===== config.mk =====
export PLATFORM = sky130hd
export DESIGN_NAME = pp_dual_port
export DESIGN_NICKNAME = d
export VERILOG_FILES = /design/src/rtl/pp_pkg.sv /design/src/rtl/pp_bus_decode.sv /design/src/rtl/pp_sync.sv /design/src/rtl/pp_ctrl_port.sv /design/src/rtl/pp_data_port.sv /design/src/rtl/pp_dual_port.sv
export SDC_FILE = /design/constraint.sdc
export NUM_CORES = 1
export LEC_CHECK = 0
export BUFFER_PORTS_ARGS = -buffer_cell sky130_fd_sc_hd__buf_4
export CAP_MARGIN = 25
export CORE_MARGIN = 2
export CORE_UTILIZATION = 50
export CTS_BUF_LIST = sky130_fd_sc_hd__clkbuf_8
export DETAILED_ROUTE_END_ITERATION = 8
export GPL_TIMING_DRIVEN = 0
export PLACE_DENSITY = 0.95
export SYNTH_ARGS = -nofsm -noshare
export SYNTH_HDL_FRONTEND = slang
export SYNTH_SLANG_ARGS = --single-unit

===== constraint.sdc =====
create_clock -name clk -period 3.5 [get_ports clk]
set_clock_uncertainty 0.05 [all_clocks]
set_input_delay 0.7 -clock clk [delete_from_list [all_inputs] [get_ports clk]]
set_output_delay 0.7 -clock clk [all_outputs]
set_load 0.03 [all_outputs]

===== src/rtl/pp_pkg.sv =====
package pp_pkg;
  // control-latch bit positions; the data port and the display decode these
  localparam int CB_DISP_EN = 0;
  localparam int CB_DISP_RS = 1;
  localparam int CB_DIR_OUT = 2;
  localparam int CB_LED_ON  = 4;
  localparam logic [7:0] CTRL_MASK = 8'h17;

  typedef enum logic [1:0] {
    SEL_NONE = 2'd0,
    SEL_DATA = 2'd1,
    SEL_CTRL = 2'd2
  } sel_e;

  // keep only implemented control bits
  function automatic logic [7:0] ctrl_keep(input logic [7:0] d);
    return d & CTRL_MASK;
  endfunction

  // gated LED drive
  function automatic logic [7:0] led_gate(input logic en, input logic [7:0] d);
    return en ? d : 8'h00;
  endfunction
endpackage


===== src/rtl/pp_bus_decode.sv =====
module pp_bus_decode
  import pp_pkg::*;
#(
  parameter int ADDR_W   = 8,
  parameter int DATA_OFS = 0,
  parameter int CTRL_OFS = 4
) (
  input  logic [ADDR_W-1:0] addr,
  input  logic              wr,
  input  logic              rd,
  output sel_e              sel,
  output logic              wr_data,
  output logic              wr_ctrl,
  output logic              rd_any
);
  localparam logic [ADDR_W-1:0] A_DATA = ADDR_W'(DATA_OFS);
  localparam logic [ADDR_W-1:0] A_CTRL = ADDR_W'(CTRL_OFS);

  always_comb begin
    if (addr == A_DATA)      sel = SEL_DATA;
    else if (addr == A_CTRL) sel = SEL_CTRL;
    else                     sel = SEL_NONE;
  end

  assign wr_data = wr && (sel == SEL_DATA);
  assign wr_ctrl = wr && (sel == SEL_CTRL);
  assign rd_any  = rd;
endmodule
----------
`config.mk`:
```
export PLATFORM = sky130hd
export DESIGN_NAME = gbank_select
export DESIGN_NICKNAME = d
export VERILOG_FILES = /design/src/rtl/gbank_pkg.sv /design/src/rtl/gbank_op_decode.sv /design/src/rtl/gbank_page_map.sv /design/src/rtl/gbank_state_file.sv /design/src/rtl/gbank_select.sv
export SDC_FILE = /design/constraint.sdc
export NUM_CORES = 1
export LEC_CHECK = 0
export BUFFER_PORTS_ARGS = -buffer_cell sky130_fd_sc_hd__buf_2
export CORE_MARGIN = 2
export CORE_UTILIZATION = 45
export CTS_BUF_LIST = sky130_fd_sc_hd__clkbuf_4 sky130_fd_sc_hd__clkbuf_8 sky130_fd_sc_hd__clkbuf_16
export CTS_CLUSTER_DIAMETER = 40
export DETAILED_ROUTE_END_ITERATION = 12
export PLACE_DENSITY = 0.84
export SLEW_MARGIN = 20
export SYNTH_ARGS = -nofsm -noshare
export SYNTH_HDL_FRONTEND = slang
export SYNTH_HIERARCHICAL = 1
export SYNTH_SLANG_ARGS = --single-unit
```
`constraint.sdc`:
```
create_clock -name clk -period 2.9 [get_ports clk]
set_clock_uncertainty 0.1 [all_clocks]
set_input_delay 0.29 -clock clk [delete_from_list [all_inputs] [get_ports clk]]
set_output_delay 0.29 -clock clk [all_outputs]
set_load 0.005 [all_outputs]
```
----------
Task to carry out: Out of the material above, output word for word the line with "export DETAILED_ROUTE_END_ITERATION = 8", the line with "localparam logic [7:0] CTRL_MASK = 8'h17;", and all lines between them, with nothing else.

Response to the task:
export DETAILED_ROUTE_END_ITERATION = 8
export GPL_TIMING_DRIVEN = 0
export PLACE_DENSITY = 0.95
export SYNTH_ARGS = -nofsm -noshare
export SYNTH_HDL_FRONTEND = slang
export SYNTH_SLANG_ARGS = --single-unit

===== constraint.sdc =====
create_clock -name clk -period 3.5 [get_ports clk]
set_clock_uncertainty 0.05 [all_clocks]
set_input_delay 0.7 -clock clk [delete_from_list [all_inputs] [get_ports clk]]
set_output_delay 0.7 -clock clk [all_outputs]
set_load 0.03 [all_outputs]

===== src/rtl/pp_pkg.sv =====
package pp_pkg;
  // control-latch bit positions; the data port and the display decode these
  localparam int CB_DISP_EN = 0;
  localparam int CB_DISP_RS = 1;
  localparam int CB_DIR_OUT = 2;
  localparam int CB_LED_ON  = 4;
  localparam logic [7:0] CTRL_MASK = 8'h17;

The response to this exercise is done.